=== WHAT IS NEEDED ===
Within the lines below, find those that hold the string "NWORDS" and copy each one.

=== INFORMATION ===
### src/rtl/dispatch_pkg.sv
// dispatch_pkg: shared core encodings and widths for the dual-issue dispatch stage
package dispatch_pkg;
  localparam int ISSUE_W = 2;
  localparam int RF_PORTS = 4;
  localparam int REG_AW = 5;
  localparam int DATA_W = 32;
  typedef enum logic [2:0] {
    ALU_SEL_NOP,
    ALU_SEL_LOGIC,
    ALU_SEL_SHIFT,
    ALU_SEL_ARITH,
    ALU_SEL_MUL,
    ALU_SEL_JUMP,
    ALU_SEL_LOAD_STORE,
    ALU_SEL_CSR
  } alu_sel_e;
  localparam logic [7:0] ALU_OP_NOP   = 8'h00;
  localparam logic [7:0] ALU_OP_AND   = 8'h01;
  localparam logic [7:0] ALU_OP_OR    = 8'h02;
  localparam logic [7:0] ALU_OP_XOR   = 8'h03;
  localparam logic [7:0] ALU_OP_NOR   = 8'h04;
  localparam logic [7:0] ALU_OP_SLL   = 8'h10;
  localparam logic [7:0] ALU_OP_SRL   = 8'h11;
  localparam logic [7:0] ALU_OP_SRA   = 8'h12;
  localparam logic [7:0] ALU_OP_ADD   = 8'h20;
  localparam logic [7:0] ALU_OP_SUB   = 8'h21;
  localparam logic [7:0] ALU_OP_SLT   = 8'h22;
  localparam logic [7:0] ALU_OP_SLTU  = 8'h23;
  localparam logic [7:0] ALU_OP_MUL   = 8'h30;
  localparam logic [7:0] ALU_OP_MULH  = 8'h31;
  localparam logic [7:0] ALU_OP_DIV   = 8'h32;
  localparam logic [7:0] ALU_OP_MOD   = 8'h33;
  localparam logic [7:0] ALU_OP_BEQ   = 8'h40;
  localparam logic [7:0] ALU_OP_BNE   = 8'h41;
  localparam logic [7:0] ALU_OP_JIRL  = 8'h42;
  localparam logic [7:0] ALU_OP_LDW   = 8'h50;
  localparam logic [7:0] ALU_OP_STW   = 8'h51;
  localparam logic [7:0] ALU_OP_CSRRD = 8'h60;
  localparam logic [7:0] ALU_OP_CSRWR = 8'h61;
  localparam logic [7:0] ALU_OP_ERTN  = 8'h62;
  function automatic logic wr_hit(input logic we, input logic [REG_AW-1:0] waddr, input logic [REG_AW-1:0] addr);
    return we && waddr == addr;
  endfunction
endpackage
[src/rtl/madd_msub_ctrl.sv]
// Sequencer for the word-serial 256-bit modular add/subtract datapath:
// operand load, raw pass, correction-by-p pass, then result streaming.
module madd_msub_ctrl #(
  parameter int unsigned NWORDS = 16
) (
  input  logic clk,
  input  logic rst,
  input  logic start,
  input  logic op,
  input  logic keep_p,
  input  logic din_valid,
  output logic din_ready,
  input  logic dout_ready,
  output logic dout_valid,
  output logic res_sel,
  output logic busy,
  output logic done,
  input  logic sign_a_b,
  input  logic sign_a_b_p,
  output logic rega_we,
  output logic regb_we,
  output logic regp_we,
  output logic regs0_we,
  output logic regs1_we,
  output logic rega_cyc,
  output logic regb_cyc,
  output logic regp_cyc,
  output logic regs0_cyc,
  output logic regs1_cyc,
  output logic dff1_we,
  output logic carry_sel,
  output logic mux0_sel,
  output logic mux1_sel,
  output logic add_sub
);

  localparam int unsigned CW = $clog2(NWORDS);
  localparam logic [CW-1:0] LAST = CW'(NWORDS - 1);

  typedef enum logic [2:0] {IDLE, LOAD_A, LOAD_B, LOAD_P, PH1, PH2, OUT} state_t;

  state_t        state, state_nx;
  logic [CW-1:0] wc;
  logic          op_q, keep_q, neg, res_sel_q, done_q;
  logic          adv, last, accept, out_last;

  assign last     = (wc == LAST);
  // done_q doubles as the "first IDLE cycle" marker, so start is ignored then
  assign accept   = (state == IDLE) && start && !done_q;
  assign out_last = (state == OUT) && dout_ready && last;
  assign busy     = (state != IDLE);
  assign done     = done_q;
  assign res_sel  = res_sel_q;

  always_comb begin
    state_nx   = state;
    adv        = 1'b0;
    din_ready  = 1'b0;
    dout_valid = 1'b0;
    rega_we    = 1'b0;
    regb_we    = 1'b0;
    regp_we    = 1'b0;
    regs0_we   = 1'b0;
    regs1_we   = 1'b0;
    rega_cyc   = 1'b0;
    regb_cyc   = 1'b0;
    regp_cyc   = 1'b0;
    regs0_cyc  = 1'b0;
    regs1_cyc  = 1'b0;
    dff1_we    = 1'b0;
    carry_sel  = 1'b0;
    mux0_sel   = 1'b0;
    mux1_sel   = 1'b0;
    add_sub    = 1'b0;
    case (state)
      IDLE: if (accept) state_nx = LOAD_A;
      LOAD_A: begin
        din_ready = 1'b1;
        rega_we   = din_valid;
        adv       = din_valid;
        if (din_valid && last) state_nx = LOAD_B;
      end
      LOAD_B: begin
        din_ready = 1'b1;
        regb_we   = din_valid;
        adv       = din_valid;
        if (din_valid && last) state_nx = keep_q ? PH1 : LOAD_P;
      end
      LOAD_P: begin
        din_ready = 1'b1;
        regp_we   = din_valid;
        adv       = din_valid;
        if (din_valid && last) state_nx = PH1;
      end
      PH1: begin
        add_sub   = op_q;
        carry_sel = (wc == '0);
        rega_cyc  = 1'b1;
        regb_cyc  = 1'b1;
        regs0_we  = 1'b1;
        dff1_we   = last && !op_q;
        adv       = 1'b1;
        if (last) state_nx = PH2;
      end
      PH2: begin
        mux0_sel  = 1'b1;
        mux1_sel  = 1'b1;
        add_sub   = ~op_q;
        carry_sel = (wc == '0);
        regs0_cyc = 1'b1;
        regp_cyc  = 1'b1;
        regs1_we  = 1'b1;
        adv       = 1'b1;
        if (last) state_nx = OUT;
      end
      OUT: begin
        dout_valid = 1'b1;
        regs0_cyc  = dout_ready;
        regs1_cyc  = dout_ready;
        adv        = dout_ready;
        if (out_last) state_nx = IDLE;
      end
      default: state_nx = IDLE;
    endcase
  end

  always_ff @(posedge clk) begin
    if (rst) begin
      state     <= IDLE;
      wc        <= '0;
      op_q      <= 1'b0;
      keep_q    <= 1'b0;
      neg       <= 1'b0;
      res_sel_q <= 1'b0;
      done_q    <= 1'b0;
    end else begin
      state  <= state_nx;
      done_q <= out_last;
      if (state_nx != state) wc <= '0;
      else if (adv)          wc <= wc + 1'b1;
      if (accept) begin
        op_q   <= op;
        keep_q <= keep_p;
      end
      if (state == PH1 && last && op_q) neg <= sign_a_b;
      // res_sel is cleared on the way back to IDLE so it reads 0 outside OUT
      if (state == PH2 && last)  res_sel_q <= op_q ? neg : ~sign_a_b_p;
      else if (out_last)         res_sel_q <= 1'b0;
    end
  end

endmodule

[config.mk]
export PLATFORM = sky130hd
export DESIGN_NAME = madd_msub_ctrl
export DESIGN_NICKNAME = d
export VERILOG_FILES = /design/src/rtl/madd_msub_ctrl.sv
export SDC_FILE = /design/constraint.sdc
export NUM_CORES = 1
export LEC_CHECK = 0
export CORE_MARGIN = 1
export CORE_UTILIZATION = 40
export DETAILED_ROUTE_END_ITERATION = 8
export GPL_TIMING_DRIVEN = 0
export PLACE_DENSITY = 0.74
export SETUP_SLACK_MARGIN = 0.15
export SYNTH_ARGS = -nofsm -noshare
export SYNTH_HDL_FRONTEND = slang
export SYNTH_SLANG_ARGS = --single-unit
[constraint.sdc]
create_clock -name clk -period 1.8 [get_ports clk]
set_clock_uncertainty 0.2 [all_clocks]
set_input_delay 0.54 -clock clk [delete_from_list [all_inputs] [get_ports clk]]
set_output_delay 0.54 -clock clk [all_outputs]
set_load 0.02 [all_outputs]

=== ANSWER AREA ===
  parameter int unsigned NWORDS = 16
  localparam int unsigned CW = $clog2(NWORDS);
  localparam logic [CW-1:0] LAST = CW'(NWORDS - 1);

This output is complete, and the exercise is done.